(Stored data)
+ + + +

### src/sv/slrm_pkg.sv
// Shared types and constants of the stream liveness and rate monitor.
package slrm_pkg;

  typedef enum logic [1:0] {
    ST_OK    = 2'd0,
    ST_STALE = 2'd1,
    ST_DEAD  = 2'd2
  } status_e;

  typedef enum logic [1:0] {
    CFG_STALE = 2'd0,
    CFG_DEAD  = 2'd1,
    CFG_EMA   = 2'd2
  } cfg_idx_e;

  localparam logic CMD_ARRIVAL = 1'b0;
  localparam logic CMD_CHECK   = 1'b1;

  localparam int unsigned TIME_W = 63;
  localparam int unsigned RATE_W = 24;
  localparam int unsigned QUO_W  = 38;
  localparam logic [QUO_W-1:0] RATE_NUM = 38'd256000000000;
  localparam logic [RATE_W-1:0] RATE_MAX = 24'hFFFFFF;

  typedef enum logic [2:0] {
    S_IDLE,
    S_READ,
    S_EVAL,
    S_DIV,
    S_MUL,
    S_AVG,
    S_WRITE,
    S_OUT
  } state_e;

  typedef struct packed {
    logic load;
    logic read;
    logic eval;
    logic div_start;
    logic div_step;
    logic mul;
    logic avg;
    logic write;
    logic out_valid;
  } ctrl_t;

  typedef struct packed {
    logic idx_ok;
    logic need_div;
    logic div_done;
  } stat_t;

endpackage

### src/sv/slrm_stream_if.sv
// Valid/ready stream interfaces for the input and result channels.
interface slrm_in_if;
  logic        valid;
  logic        ready;
  logic        command;
  logic [7:0]  topic_index;
  logic [62:0] now_time;
  modport source (output valid, command, topic_index, now_time, input ready);
  modport sink (input valid, command, topic_index, now_time, output ready);
endinterface
$ cat src/rtl/xor_frame_receiver_macros.svh
// ----------------------------------------------------------------------------
// xor frame receiver assertion macros
// shared concurrent assertion helpers, empty when SYNTH is defined
// ----------------------------------------------------------------------------
`ifndef XOR_FRAME_RECEIVER_MACROS_SVH
`define XOR_FRAME_RECEIVER_MACROS_SVH

`ifndef SYNTH

// property checked on rising clock, held off while reset is asserted
`define XFR_ASSERT(lbl, clk, rstn, prop, msg) \
  lbl: assert property (@(posedge clk) disable iff (!rstn) prop) else $error(msg);

// property checked on rising clock, also during reset
`define XFR_ASSERT_ALWAYS(lbl, clk, prop, msg) \
  lbl: assert property (@(posedge clk) prop) else $error(msg);

`else

`define XFR_ASSERT(lbl, clk, rstn, prop, msg)
`define XFR_ASSERT_ALWAYS(lbl, clk, prop, msg)

`endif

`endif

$ cat src/rtl/xfr_pkg.sv
// ----------------------------------------------------------------------------
// xfr_pkg
// shared constants and controller/datapath interface types
// ----------------------------------------------------------------------------
`timescale 1ns / 1ps
`default_nettype none

package xfr_pkg;

  localparam int unsigned MaxPayload = 32;
  localparam int unsigned AddrW      = (MaxPayload > 1) ? $clog2(MaxPayload) : 1;
  localparam int unsigned CntW       = $clog2(MaxPayload + 1);
  localparam int unsigned ByteW      = 8;
  localparam int unsigned LenW       = 6;
  localparam int unsigned IdxW       = 5;

  localparam logic [ByteW-1:0] SyncReset = 8'hA5;

  // controller to datapath
  typedef struct packed {
    logic load_cmd;    // capture command byte, seed checksum
    logic load_len;    // capture length byte, clear fill count
    logic write_data;  // store payload byte at fill count
    logic start_emit;  // rewind release index
    logic issue_read;  // read payload store at release index
    logic load_out;    // load output register, advance release index
  } xfr_cmd_t;

  // datapath to controller
  typedef struct packed {
    logic sync_hit;      // input byte equals sync byte
    logic len_ok;        // input byte is a legal length
    logic len_zero;      // input byte is zero
    logic data_done;     // this payload byte is the final one
    logic xor_match;     // input byte equals running checksum
    logic held_len_zero; // held frame has no payload
    logic last_idx;      // release index is the final payload byte
    logic out_free;      // output register can take a new result
  } xfr_sts_t;

endpackage

`default_nettype wire

$ cat src/rtl/xfr_ctrl.sv
// ----------------------------------------------------------------------------
// xfr_ctrl
// frame sequencing state machine: hunt, header, payload, check, release
// ----------------------------------------------------------------------------
`timescale 1ns / 1ps
`default_nettype none

`include "xor_frame_receiver_macros.svh"

module xfr_ctrl (
  input  wire logic             clk_i,
  input  wire logic             rst_ni,
  input  wire logic             in_valid_i,
  output logic                  in_ready_o,
  input  wire xfr_pkg::xfr_sts_t sts_i,
  output xfr_pkg::xfr_cmd_t     cmd_o
);

  typedef enum logic [6:0] {
    StHunt   = 7'b0000001,
    StCmd    = 7'b0000010,
    StLen    = 7'b0000100,
    StData   = 7'b0001000,
    StCheck  = 7'b0010000,
    StEmitRd = 7'b0100000,
    StEmitLd = 7'b1000000
  } xfr_state_e;

  xfr_state_e state_q, state_d;
  logic       accept;

  // input is taken in every state outside the release burst
  assign accept = in_valid_i & ~((state_q == StEmitRd) | (state_q == StEmitLd));

  always_comb begin
    state_d    = state_q;
    cmd_o      = '0;
    in_ready_o = 1'b0;
    case (state_q)
      StHunt: begin
        in_ready_o = 1'b1;
        if (accept && sts_i.sync_hit) begin
          state_d = StCmd;
        end
      end
      StCmd: begin
        in_ready_o = 1'b1;
        if (accept) begin
          cmd_o.load_cmd = 1'b1;
          state_d        = StLen;
        end
      end
      StLen: begin
        in_ready_o = 1'b1;
        if (accept) begin
          if (sts_i.len_ok) begin
            cmd_o.load_len = 1'b1;
            state_d        = sts_i.len_zero ? StCheck : StData;
          end else begin
            state_d = StHunt;
          end
        end
      end
      StData: begin
        in_ready_o = 1'b1;
        if (accept) begin
          cmd_o.write_data = 1'b1;
          if (sts_i.data_done) begin
            state_d = StCheck;
          end
        end
      end
      StCheck: begin
        in_ready_o = 1'b1;
        if (accept) begin
          if (sts_i.xor_match) begin
            cmd_o.start_emit = 1'b1;
            state_d          = sts_i.held_len_zero ? StEmitLd : StEmitRd;
          end else begin
            state_d = StHunt;
          end
        end
      end
      StEmitRd: begin
        cmd_o.issue_read = 1'b1;
        state_d          = StEmitLd;
      end
      StEmitLd: begin
        if (sts_i.out_free) begin
          cmd_o.load_out = 1'b1;
          if (sts_i.held_len_zero || sts_i.last_idx) begin
            state_d = StHunt;
          end else begin
            state_d = StEmitRd;
          end
        end
      end
      default: begin
        state_d = StHunt;
      end
    endcase
  end

  always_ff @(posedge clk_i or negedge rst_ni) begin
    if (!rst_ni) begin
      state_q <= StHunt;
    end else begin
      state_q <= state_d;
    end
  end

  // a result is only loaded when the output register has room
  `XFR_ASSERT(a_load_needs_room, clk_i, rst_ni, cmd_o.load_out |-> sts_i.out_free, "load while output full")
  // every store read is followed by a load attempt on the next cycle
  `XFR_ASSERT(a_read_then_load, clk_i, rst_ni, cmd_o.issue_read |=> (state_q == StEmitLd), "read not followed by load")
  // no input transfer while a release burst is running
  `XFR_ASSERT(a_no_accept_in_burst, clk_i, rst_ni, (state_q == StEmitRd || state_q == StEmitLd) |-> !in_ready_o, "input taken during release")

endmodule

`default_nettype wire

$ cat src/rtl/xfr_datapath.sv
// ----------------------------------------------------------------------------
// xfr_datapath
// header registers, running checksum, payload store and output register
// ----------------------------------------------------------------------------
`timescale 1ns / 1ps
`default_nettype none

`include "xor_frame_receiver_macros.svh"

module xfr_datapath (
  input  wire logic                       clk_i,
  input  wire logic                       rst_ni,
  input  wire logic                       cfg_we_i,
  input  wire logic [xfr_pkg::ByteW-1:0]  cfg_wdata_i,
  input  wire logic [xfr_pkg::ByteW-1:0]  rx_data_i,
  input  wire xfr_pkg::xfr_cmd_t          cmd_i,
  output xfr_pkg::xfr_sts_t               sts_o,
  input  wire logic                       out_ready_i,
  output logic                            out_valid_o,
  output logic [xfr_pkg::ByteW-1:0]       frame_command_o,
  output logic [xfr_pkg::LenW-1:0]        frame_length_o,
  output logic [xfr_pkg::IdxW-1:0]        byte_index_o,
  output logic [xfr_pkg::ByteW-1:0]       payload_byte_o,
  output logic                            has_data_o,
  output logic                            last_o
);

  logic [xfr_pkg::ByteW-1:0] sync_q;
  logic [xfr_pkg::ByteW-1:0] cmd_q;
  logic [xfr_pkg::CntW-1:0]  len_q;
  logic [xfr_pkg::CntW-1:0]  fill_q;
  logic [xfr_pkg::ByteW-1:0] xor_q;
  logic [xfr_pkg::AddrW-1:0] idx_q;
  logic [xfr_pkg::ByteW-1:0] rdata_q;

  logic [xfr_pkg::ByteW-1:0] mem [xfr_pkg::MaxPayload];

  logic                      out_valid_q;
  logic [xfr_pkg::ByteW-1:0] out_cmd_q;
  logic [xfr_pkg::LenW-1:0]  out_len_q;
  logic [xfr_pkg::IdxW-1:0]  out_idx_q;
  logic [xfr_pkg::ByteW-1:0] out_byte_q;
  logic                      out_has_q;
  logic                      out_last_q;

  logic [xfr_pkg::CntW-1:0]  fill_inc;
  logic [xfr_pkg::CntW-1:0]  idx_inc;
  logic                      held_zero;

  assign fill_inc  = fill_q + xfr_pkg::CntW'(1);
  assign idx_inc   = xfr_pkg::CntW'(idx_q) + xfr_pkg::CntW'(1);
  assign held_zero = (len_q == '0);

  always_comb begin
    sts_o               = '0;
    sts_o.sync_hit      = (rx_data_i == sync_q);
    sts_o.len_ok        = ({1'b0, rx_data_i} <= 9'(xfr_pkg::MaxPayload));
    sts_o.len_zero      = (rx_data_i == '0);
    sts_o.data_done     = (fill_inc >= len_q);
    sts_o.xor_match     = (rx_data_i == xor_q);
    sts_o.held_len_zero = held_zero;
    sts_o.last_idx      = (idx_inc == len_q);
    sts_o.out_free      = !out_valid_q || out_ready_i;
  end

  // configuration and control registers
  always_ff @(posedge clk_i or negedge rst_ni) begin
    if (!rst_ni) begin
      sync_q      <= xfr_pkg::SyncReset;
      cmd_q       <= '0;
      len_q       <= '0;
      fill_q      <= '0;
      xor_q       <= '0;
      idx_q       <= '0;
      out_valid_q <= 1'b0;
    end else begin
      if (cfg_we_i) begin
        sync_q <= cfg_wdata_i;
      end
      if (cmd_i.load_cmd) begin
        cmd_q <= rx_data_i;
        xor_q <= rx_data_i;
      end
      if (cmd_i.load_len) begin
        len_q  <= xfr_pkg::CntW'(rx_data_i);
        fill_q <= '0;
        xor_q  <= xor_q ^ rx_data_i;
      end
      if (cmd_i.write_data) begin
        fill_q <= fill_inc;
        xor_q  <= xor_q ^ rx_data_i;
      end
      if (cmd_i.start_emit) begin
        idx_q <= '0;
      end else if (cmd_i.load_out) begin
        idx_q <= idx_q + xfr_pkg::AddrW'(1);
      end
      if (cmd_i.load_out) begin
        out_valid_q <= 1'b1;
      end else if (out_ready_i) begin
        out_valid_q <= 1'b0;
      end
    end
  end

  // payload store, registered read
  always_ff @(posedge clk_i) begin
    if (cmd_i.write_data) begin
      mem[fill_q[xfr_pkg::AddrW-1:0]] <= rx_data_i;
    end
    if (cmd_i.issue_read) begin
      rdata_q <= mem[idx_q];
    end
  end

  // output payload register
  always_ff @(posedge clk_i) begin
    if (cmd_i.load_out) begin
      out_cmd_q  <= cmd_q;
      out_len_q  <= xfr_pkg::LenW'(len_q);
      out_idx_q  <= xfr_pkg::IdxW'(idx_q);
      out_byte_q <= held_zero ? '0 : rdata_q;
      out_has_q  <= !held_zero;
      out_last_q <= held_zero || (idx_inc == len_q);
    end
  end

  assign out_valid_o     = out_valid_q;
  assign frame_command_o = out_cmd_q;
  assign frame_length_o  = out_len_q;
  assign byte_index_o    = out_idx_q;
  assign payload_byte_o  = out_byte_q;
  assign has_data_o      = out_has_q;
  assign last_o          = out_last_q;

  // payload writes never run past the store
  `XFR_ASSERT(a_fill_in_range, clk_i, rst_ni, cmd_i.write_data |-> (fill_q < len_q), "payload write beyond length")
  // held length never exceeds the store depth
  `XFR_ASSERT(a_len_in_range, clk_i, rst_ni, len_q <= xfr_pkg::CntW'(xfr_pkg::MaxPayload), "held length too large")

endmodule

`default_nettype wire

$ cat src/rtl/xor_frame_receiver.sv
// ----------------------------------------------------------------------------
// xor_frame_receiver
// byte-serial deframer: sync, command, length, payload, xor checksum
// ----------------------------------------------------------------------------
// usage:
//   input channel in_valid_i/in_ready_o carries one received byte (rx_data_i)
//   per transfer. frames are sync, command, length, payload[length], checksum.
//   the checksum is the xor of command, length and all payload bytes.
//   output channel out_valid_o/out_ready_i carries one result per payload
//   byte of a verified frame, last_o on the final one; an empty frame gives a
//   single result with has_data_o low. bad checksums and lengths above 32
//   drop the frame with no result.
//   in_ready_o stays high for header and payload bytes.
//   after a good checksum byte the block releases the frame in a burst,
//   one result at a time (store read, then output register load; an empty
//   frame skips the read). in_ready_o is low for the burst only.
//   a stalled receiver holds the output register; the burst waits on it.
//   the final result may still sit in the output register while new input
//   bytes are taken.
//   reset returns to sync hunting, sync byte back to 0xa5, output empty.
//   cfg_we_i/cfg_wdata_i write the sync byte; write only while idle.
// ----------------------------------------------------------------------------
`timescale 1ns / 1ps
`default_nettype none

module xor_frame_receiver (
  input  wire logic                      clk_i,
  input  wire logic                      rst_ni,
  // sync byte register
  input  wire logic                      cfg_we_i,
  input  wire logic [xfr_pkg::ByteW-1:0] cfg_wdata_i,
  // received byte channel
  input  wire logic                      in_valid_i,
  output logic                           in_ready_o,
  input  wire logic [xfr_pkg::ByteW-1:0] rx_data_i,
  // result channel
  output logic                           out_valid_o,
  input  wire logic                      out_ready_i,
  output logic [xfr_pkg::ByteW-1:0]      frame_command_o,
  output logic [xfr_pkg::LenW-1:0]       frame_length_o,
  output logic [xfr_pkg::IdxW-1:0]       byte_index_o,
  output logic [xfr_pkg::ByteW-1:0]      payload_byte_o,
  output logic                           has_data_o,
  output logic                           last_o
);

  // command and status between sequencer and datapath
  xfr_pkg::xfr_cmd_t cmd;
  xfr_pkg::xfr_sts_t sts;

  // frame sequencer
  xfr_ctrl u_ctrl (
    .clk_i      (clk_i),
    .rst_ni     (rst_ni),
    .in_valid_i (in_valid_i),
    .in_ready_o (in_ready_o),
    .sts_i      (sts),
    .cmd_o      (cmd)
  );

  // header, checksum, payload store, output register
  xfr_datapath u_datapath (
    .clk_i           (clk_i),
    .rst_ni          (rst_ni),
    .cfg_we_i        (cfg_we_i),
    .cfg_wdata_i     (cfg_wdata_i),
    .rx_data_i       (rx_data_i),
    .cmd_i           (cmd),
    .sts_o           (sts),
    .out_ready_i     (out_ready_i),
    .out_valid_o     (out_valid_o),
    .frame_command_o (frame_command_o),
    .frame_length_o  (frame_length_o),
    .byte_index_o    (byte_index_o),
    .payload_byte_o  (payload_byte_o),
    .has_data_o      (has_data_o),
    .last_o          (last_o)
  );

endmodule

`default_nettype wire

+ + + +

Across the entries above, find each line with the word "empty" and please copy it out.

* _TASK SOLUTION_
// shared concurrent assertion helpers, empty when SYNTH is defined
//   byte of a verified frame, last_o on the final one; an empty frame gives a
//   one result at a time (store read, then output register load; an empty
//   reset returns to sync hunting, sync byte back to 0xa5, output empty.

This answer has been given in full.